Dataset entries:
▽

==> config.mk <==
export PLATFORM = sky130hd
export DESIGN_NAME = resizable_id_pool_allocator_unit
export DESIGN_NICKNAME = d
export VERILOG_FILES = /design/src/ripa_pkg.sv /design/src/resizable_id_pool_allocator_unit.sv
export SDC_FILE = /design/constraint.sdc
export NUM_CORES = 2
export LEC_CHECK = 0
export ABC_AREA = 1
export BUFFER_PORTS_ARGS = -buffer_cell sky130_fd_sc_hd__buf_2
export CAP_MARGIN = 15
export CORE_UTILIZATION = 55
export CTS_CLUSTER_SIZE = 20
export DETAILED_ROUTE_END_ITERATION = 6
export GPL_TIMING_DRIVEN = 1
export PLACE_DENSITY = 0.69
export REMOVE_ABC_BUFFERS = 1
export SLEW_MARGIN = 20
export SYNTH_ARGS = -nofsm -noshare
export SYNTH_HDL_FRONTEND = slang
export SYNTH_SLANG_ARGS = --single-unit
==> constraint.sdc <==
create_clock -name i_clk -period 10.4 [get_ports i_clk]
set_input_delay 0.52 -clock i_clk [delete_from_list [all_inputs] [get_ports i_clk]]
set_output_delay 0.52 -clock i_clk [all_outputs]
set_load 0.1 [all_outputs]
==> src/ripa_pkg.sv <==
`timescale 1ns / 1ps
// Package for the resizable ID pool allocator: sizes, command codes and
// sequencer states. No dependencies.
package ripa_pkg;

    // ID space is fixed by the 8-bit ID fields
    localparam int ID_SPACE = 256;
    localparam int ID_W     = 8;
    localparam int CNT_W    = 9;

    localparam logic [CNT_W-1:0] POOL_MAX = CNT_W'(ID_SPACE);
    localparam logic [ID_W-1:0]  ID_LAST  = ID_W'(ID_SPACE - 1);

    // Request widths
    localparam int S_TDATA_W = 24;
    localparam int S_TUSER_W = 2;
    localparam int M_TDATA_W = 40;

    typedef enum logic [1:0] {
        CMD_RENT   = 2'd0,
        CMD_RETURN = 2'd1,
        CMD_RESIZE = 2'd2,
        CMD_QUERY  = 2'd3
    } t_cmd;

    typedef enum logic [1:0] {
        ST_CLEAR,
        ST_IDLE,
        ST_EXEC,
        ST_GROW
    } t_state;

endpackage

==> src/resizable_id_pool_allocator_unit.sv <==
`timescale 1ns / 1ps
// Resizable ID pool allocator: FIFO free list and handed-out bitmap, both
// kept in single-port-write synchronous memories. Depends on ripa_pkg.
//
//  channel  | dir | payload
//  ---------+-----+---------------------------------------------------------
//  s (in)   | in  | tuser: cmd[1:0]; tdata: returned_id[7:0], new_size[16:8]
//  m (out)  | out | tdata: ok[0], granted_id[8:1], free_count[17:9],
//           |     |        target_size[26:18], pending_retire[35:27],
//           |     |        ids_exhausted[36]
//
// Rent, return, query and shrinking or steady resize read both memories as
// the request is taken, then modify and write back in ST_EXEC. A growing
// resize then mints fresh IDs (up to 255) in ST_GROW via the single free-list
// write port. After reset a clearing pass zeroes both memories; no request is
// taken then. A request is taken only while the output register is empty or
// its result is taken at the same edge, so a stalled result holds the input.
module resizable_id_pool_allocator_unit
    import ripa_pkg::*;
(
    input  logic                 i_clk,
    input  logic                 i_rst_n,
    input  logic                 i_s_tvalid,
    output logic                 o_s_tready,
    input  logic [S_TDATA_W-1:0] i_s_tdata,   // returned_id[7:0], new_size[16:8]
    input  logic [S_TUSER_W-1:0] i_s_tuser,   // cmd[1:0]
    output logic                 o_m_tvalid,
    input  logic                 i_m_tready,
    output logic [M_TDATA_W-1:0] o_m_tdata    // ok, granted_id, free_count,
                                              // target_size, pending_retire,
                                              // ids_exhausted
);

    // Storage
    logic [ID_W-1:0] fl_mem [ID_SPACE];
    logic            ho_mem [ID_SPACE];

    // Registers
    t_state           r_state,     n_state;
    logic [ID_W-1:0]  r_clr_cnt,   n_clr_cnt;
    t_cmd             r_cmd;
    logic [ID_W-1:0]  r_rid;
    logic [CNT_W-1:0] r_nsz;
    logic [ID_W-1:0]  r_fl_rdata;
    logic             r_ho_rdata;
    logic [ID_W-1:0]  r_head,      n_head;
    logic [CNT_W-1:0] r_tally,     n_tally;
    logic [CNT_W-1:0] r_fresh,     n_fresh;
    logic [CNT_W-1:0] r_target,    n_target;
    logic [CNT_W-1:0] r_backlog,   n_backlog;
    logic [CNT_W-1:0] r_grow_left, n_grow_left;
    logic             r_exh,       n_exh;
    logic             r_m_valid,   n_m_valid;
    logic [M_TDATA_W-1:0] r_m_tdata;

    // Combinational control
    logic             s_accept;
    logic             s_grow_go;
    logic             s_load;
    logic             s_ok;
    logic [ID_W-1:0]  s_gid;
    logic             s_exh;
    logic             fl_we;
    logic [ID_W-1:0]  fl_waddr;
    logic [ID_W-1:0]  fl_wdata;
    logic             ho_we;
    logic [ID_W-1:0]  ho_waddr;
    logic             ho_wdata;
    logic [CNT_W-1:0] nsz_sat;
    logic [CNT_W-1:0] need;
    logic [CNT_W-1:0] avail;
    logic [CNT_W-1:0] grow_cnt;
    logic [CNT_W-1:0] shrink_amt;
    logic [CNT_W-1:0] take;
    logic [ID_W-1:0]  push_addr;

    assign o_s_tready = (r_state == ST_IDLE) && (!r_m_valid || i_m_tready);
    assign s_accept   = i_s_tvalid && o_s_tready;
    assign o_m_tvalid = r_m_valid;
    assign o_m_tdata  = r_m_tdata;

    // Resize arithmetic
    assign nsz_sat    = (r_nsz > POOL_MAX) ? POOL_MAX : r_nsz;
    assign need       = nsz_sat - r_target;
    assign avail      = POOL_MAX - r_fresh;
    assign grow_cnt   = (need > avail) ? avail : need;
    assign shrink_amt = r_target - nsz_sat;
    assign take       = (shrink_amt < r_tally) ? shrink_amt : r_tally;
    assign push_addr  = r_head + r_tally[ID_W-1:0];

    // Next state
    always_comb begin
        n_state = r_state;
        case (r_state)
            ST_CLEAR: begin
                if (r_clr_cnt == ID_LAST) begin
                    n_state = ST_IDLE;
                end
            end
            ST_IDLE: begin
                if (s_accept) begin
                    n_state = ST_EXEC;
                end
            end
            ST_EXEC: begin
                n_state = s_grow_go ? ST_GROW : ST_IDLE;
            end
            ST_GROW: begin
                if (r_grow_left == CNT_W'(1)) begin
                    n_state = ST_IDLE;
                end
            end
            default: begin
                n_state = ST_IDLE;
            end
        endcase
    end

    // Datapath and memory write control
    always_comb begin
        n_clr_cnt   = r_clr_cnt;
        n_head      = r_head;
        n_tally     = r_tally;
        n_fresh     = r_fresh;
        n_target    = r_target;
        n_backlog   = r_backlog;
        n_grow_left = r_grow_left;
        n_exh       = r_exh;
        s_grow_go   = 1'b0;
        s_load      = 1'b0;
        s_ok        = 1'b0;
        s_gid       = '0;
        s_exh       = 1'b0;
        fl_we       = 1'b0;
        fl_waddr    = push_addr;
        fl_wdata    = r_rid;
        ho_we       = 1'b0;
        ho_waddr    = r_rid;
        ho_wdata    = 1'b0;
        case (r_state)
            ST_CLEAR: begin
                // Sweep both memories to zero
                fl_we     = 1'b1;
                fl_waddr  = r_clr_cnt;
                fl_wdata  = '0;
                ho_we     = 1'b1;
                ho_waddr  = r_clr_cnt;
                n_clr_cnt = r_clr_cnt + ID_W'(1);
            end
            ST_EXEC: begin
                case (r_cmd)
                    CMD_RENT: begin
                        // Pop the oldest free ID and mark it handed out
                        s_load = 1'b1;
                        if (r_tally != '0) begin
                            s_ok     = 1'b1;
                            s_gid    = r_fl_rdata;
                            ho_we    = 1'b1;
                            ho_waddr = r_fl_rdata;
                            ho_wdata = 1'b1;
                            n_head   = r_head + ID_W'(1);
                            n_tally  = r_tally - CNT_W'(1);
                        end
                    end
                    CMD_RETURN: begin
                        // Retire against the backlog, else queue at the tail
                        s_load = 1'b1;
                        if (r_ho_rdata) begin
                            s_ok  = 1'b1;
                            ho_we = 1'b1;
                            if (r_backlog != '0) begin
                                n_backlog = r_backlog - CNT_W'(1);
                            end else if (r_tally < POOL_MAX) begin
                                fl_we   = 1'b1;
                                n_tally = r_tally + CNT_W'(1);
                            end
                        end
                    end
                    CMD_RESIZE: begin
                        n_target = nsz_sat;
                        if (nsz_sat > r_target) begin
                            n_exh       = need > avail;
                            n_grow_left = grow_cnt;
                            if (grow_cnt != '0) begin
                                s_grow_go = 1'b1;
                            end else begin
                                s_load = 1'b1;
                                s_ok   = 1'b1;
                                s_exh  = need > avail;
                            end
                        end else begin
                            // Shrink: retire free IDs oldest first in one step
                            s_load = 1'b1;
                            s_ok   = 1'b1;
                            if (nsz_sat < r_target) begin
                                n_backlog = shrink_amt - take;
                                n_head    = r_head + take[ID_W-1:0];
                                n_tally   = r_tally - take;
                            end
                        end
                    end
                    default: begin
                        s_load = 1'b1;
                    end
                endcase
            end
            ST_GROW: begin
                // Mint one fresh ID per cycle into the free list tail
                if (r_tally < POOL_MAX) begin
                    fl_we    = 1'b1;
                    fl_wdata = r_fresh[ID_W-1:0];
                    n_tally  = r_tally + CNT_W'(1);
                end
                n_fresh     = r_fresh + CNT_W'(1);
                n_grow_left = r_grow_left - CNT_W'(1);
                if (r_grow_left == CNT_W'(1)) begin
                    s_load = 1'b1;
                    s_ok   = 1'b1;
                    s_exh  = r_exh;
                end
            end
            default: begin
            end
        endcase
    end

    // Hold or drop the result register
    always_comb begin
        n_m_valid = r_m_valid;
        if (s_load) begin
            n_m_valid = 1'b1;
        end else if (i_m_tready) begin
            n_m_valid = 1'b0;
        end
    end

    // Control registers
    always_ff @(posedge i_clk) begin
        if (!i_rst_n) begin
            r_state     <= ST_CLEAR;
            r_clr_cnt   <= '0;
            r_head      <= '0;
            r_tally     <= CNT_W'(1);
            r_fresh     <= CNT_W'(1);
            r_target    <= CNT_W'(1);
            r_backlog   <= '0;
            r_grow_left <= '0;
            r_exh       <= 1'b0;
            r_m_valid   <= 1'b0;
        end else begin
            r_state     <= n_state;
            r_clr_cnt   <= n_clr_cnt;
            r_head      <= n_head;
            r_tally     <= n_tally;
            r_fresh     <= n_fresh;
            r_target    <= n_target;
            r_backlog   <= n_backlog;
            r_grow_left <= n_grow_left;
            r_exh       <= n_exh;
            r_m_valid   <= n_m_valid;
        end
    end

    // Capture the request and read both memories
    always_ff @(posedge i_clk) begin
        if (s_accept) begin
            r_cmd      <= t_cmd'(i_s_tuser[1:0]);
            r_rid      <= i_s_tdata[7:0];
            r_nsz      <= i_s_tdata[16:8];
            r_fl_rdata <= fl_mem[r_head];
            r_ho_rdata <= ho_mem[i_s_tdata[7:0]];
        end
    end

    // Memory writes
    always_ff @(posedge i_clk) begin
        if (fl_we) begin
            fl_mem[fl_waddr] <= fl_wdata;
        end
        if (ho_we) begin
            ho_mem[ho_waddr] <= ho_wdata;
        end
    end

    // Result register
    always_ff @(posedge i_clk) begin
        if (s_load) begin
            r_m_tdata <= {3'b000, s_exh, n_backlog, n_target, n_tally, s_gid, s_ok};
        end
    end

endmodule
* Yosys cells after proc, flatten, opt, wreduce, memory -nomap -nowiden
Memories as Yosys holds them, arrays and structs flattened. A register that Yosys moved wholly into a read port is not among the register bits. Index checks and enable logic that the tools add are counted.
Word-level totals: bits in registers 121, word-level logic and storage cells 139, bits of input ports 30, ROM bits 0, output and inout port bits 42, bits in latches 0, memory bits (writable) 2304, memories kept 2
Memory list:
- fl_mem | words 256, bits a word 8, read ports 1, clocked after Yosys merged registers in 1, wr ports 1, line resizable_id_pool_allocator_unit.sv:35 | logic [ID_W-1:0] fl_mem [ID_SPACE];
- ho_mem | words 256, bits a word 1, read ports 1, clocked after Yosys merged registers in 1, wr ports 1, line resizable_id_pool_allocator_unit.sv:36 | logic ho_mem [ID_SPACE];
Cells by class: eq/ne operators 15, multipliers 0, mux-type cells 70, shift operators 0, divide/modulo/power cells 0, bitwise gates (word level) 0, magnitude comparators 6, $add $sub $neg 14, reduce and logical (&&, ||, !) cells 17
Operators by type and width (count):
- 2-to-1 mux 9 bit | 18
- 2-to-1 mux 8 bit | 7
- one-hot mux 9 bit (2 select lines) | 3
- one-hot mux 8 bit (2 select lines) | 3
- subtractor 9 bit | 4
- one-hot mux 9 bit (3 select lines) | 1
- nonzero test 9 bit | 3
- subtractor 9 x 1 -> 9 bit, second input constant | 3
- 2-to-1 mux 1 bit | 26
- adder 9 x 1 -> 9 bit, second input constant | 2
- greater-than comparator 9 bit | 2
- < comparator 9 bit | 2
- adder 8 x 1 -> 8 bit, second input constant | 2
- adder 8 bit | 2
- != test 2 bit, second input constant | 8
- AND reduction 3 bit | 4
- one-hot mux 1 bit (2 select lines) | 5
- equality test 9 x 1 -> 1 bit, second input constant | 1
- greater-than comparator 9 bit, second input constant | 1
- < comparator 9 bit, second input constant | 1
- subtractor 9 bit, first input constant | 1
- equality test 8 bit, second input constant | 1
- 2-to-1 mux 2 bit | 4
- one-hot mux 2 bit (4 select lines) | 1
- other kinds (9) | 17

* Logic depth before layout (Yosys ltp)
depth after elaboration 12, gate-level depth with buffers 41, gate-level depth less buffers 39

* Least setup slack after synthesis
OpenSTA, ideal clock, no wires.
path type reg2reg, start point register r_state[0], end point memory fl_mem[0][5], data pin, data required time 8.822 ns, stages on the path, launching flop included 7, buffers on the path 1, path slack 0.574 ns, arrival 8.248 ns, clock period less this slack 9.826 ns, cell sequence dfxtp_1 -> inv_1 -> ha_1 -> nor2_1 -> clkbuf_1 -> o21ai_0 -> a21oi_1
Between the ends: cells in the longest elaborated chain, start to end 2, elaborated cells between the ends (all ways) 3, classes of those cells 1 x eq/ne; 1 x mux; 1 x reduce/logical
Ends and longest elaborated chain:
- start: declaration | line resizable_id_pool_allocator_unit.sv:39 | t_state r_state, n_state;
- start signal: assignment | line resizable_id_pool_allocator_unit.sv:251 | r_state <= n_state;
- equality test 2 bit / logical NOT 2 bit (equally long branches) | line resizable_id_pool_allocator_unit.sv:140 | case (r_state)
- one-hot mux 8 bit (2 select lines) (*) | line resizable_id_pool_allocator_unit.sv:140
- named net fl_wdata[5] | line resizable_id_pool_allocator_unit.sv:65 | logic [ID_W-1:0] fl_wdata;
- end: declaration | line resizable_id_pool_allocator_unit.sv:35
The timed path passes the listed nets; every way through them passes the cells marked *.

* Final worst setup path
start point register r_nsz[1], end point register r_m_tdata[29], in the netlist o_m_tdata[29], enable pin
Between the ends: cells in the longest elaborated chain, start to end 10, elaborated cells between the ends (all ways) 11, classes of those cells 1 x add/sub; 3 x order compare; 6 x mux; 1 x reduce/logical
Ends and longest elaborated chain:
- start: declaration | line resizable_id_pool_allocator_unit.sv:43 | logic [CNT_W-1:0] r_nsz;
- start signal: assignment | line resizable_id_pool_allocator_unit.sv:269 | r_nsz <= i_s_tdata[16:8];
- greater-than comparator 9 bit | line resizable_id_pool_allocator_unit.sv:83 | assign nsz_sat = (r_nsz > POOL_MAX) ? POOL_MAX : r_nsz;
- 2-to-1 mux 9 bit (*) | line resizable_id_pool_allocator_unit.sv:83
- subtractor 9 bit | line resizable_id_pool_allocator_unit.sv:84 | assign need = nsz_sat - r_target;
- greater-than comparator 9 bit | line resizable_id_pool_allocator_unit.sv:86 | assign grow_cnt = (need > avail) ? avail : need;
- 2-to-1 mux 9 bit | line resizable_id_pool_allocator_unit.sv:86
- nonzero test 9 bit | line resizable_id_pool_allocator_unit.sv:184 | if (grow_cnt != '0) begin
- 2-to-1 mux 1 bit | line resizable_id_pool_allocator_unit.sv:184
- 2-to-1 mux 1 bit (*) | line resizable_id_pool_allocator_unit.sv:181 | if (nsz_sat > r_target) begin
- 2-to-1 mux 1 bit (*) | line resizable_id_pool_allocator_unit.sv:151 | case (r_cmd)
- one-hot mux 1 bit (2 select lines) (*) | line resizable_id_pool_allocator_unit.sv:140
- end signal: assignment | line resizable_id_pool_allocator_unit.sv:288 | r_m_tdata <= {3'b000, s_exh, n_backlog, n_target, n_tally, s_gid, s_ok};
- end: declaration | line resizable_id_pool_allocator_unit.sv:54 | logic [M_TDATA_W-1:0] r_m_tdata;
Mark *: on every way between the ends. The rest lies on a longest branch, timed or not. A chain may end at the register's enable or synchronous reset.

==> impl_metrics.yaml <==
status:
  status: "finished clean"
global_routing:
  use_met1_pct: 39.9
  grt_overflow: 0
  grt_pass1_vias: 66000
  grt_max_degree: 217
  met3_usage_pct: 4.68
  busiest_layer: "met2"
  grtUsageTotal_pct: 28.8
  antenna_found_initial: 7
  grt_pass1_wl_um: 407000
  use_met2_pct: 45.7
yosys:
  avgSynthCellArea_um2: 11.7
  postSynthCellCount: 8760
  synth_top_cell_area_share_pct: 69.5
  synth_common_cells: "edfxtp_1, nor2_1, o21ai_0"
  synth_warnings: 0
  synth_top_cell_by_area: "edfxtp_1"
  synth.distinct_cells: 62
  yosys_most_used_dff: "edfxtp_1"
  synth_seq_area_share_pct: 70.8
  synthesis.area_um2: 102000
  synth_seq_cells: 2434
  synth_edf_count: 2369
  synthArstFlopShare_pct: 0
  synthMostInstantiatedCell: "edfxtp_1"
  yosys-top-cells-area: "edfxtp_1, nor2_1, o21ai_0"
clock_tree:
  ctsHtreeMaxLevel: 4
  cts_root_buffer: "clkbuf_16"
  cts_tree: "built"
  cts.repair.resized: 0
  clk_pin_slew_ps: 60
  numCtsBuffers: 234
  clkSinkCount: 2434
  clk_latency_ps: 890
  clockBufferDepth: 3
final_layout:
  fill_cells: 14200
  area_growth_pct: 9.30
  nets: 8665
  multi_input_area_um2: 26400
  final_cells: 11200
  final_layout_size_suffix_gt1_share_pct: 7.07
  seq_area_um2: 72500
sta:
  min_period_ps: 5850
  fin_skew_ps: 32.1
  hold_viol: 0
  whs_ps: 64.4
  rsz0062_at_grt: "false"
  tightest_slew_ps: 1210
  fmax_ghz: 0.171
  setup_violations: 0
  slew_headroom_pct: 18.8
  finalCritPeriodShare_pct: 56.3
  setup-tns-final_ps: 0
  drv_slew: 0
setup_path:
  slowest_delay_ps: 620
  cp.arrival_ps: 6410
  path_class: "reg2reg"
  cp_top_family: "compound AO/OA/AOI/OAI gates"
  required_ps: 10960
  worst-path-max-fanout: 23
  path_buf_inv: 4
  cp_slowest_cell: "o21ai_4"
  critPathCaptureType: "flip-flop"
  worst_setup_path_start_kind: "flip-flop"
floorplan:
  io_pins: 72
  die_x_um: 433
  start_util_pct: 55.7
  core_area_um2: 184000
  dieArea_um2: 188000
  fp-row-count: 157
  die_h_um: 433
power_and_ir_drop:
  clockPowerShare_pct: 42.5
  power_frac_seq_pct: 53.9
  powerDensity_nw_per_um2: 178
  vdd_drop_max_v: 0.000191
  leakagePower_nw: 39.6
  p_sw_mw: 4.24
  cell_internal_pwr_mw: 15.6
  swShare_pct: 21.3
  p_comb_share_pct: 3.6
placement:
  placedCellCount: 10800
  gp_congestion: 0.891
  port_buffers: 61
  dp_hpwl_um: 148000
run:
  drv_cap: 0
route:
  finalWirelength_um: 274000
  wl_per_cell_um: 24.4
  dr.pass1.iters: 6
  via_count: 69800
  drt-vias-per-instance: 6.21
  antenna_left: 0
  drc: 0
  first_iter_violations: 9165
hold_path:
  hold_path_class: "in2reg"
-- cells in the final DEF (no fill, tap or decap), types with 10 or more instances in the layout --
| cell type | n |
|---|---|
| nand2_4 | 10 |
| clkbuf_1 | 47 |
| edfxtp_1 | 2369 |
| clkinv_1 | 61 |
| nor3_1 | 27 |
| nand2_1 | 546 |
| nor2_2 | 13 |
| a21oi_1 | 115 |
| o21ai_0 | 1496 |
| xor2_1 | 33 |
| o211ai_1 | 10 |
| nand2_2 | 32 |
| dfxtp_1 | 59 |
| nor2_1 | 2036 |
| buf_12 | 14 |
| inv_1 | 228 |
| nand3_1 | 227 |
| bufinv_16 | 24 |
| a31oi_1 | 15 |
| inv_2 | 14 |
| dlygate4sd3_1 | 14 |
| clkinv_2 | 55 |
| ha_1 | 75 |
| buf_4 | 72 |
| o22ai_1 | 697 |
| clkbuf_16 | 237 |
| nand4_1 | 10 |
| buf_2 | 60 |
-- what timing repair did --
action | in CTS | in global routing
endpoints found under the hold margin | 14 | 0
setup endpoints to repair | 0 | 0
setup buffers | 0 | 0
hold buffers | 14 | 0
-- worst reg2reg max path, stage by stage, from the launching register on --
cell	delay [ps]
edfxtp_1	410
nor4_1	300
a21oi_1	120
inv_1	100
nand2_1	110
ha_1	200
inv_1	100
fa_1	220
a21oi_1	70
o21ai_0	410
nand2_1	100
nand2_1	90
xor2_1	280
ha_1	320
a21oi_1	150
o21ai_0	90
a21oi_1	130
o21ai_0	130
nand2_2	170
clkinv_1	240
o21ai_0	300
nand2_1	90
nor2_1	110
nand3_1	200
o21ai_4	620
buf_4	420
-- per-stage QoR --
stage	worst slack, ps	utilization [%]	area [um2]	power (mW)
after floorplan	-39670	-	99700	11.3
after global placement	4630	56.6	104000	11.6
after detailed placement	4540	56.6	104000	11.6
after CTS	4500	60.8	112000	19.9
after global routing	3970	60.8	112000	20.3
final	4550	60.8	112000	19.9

△

● **The problem**:
What is needed is a verbatim copy of every line in the records above from the one containing "export SYNTH_ARGS = -nofsm -noshare" down to the one containing "localparam int CNT_W", both included, and nothing more.

● **Result of this exercise**:
export SYNTH_ARGS = -nofsm -noshare
export SYNTH_HDL_FRONTEND = slang
export SYNTH_SLANG_ARGS = --single-unit
==> constraint.sdc <==
create_clock -name i_clk -period 10.4 [get_ports i_clk]
set_input_delay 0.52 -clock i_clk [delete_from_list [all_inputs] [get_ports i_clk]]
set_output_delay 0.52 -clock i_clk [all_outputs]
set_load 0.1 [all_outputs]
==> src/ripa_pkg.sv <==
`timescale 1ns / 1ps
// Package for the resizable ID pool allocator: sizes, command codes and
// sequencer states. No dependencies.
package ripa_pkg;

    // ID space is fixed by the 8-bit ID fields
    localparam int ID_SPACE = 256;
    localparam int ID_W     = 8;
    localparam int CNT_W    = 9;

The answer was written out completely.